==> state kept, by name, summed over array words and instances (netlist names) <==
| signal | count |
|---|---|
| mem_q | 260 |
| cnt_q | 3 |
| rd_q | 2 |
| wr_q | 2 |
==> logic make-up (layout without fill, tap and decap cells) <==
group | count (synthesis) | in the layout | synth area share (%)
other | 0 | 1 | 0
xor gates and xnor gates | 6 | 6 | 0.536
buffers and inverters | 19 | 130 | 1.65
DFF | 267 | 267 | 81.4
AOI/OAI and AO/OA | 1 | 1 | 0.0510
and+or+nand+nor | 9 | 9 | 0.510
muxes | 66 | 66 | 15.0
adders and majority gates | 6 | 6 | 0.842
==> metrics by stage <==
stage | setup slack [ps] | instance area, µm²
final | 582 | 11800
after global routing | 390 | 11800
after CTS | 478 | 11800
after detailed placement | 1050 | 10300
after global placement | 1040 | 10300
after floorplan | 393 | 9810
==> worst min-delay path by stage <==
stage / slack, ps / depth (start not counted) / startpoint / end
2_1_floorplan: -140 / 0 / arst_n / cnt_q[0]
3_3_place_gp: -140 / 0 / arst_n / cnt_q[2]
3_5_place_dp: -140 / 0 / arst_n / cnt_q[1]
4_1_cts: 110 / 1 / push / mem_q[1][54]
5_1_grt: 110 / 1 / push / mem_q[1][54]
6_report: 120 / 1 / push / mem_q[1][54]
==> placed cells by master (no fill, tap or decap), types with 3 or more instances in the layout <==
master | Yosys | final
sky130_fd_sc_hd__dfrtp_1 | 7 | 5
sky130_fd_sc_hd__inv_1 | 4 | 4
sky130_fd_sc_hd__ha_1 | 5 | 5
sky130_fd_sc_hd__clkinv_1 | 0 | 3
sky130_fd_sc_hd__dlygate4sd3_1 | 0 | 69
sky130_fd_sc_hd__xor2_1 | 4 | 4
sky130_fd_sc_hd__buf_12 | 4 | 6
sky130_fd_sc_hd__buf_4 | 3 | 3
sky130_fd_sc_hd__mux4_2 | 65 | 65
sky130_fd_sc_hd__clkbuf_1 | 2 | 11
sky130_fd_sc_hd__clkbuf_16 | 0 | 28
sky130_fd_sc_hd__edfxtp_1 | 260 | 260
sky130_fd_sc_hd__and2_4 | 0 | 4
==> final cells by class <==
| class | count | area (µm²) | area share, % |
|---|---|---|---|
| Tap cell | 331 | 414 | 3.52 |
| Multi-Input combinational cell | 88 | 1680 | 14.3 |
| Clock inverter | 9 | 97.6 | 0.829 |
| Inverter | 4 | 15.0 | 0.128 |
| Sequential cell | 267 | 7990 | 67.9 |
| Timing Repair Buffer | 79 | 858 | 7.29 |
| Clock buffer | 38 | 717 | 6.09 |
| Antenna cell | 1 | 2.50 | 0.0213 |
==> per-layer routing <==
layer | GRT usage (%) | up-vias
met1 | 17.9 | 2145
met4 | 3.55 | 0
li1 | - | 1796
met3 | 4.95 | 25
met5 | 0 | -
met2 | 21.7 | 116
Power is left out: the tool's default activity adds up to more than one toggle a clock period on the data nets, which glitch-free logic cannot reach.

---

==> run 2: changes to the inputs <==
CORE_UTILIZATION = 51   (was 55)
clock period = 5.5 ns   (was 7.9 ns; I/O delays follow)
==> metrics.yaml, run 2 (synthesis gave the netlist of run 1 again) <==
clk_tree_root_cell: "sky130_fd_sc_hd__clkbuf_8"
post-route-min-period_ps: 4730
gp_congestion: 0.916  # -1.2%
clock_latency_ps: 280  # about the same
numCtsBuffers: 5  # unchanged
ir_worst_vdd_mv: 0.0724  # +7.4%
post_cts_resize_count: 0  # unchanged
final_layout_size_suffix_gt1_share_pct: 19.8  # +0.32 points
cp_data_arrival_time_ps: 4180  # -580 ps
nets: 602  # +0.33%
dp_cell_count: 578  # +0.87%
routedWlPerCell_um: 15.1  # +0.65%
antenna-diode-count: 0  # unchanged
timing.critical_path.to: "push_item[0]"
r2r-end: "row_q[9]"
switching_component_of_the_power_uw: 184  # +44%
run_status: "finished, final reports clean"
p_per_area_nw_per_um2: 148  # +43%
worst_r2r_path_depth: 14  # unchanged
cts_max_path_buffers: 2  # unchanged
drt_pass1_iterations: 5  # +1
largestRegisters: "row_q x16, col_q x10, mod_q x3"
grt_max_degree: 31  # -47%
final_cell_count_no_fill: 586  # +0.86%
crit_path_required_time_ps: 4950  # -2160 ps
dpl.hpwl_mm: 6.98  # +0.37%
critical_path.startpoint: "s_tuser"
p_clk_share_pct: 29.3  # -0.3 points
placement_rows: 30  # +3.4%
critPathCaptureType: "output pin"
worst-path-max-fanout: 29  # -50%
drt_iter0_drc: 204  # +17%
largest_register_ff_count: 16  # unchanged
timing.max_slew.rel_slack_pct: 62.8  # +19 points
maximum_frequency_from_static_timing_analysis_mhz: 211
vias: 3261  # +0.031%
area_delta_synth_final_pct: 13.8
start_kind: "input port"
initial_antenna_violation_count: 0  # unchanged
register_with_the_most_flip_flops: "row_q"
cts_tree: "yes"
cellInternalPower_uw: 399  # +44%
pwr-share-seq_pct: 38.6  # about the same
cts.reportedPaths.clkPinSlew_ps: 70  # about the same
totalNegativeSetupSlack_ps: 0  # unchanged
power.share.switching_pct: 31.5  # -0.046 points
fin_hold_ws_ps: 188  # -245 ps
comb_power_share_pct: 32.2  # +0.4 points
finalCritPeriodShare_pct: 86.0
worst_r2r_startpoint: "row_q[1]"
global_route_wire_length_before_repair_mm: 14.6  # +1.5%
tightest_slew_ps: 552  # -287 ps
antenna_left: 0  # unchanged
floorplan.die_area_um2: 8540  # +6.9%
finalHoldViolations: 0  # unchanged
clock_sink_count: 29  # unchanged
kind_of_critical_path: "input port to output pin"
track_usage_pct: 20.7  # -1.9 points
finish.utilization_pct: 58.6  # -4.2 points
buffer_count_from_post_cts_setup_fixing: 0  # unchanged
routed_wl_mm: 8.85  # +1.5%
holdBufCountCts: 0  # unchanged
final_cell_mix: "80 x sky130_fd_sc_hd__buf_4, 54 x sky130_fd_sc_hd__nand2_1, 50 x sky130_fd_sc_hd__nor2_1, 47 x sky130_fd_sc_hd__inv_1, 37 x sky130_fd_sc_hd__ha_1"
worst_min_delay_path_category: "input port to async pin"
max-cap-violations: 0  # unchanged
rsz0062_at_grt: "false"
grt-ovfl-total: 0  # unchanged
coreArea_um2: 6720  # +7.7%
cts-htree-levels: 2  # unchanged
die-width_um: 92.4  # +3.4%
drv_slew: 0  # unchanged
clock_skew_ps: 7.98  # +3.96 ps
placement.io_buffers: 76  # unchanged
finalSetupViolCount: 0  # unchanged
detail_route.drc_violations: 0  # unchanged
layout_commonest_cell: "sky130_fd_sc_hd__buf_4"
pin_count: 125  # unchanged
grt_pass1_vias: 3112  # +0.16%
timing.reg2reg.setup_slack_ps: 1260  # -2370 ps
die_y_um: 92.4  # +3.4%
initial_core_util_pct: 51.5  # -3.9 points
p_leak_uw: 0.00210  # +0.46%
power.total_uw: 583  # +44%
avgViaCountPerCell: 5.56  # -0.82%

...

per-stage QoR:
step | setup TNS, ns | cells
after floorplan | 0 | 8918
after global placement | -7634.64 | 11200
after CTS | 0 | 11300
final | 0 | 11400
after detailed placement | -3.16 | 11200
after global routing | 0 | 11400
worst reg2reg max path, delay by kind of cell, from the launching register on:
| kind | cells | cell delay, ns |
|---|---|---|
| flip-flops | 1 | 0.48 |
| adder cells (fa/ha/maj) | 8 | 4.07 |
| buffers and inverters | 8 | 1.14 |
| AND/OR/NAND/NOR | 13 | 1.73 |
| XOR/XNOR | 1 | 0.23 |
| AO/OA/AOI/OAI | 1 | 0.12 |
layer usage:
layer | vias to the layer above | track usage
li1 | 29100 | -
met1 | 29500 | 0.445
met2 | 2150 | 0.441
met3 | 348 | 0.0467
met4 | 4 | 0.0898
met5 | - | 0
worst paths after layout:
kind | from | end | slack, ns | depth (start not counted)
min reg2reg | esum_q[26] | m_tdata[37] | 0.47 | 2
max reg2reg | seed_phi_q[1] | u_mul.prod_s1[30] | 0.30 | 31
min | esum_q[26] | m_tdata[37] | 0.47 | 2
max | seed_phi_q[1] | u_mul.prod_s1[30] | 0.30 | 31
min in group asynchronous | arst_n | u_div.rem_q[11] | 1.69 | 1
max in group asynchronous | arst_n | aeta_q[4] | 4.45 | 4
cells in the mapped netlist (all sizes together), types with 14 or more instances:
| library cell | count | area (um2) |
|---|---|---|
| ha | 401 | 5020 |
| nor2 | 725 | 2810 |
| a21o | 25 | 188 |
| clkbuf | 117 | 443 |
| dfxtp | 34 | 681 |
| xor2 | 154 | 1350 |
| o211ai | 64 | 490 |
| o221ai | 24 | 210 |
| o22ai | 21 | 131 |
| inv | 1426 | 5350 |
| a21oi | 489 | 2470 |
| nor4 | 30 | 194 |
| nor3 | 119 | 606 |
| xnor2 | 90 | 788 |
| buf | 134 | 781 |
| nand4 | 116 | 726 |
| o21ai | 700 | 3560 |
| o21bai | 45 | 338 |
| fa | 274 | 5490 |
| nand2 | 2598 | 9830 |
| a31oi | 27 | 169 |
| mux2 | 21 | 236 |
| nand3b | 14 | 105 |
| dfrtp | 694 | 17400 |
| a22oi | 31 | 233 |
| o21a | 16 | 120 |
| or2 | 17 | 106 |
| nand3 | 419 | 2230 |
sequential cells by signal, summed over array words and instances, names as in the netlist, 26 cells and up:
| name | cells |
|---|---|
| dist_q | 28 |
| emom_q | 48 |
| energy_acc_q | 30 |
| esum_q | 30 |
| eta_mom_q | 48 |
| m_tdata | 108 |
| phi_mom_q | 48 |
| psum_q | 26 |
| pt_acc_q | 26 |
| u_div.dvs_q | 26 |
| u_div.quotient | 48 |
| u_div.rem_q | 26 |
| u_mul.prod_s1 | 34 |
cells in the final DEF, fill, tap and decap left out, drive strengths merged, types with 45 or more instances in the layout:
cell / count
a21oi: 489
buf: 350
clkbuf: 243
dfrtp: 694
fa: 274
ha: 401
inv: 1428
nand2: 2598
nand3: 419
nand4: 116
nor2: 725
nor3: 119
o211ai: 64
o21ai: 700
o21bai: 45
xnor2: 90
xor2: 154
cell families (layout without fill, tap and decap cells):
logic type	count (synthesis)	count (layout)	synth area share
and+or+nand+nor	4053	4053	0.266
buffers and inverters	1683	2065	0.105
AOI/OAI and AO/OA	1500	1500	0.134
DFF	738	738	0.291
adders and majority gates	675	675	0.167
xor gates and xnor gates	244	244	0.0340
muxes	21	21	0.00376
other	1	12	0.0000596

Try it ▸
Nothing but a number is expected: how many lines in the data above hold the word "metrics".

Solution to this exercise ▸
2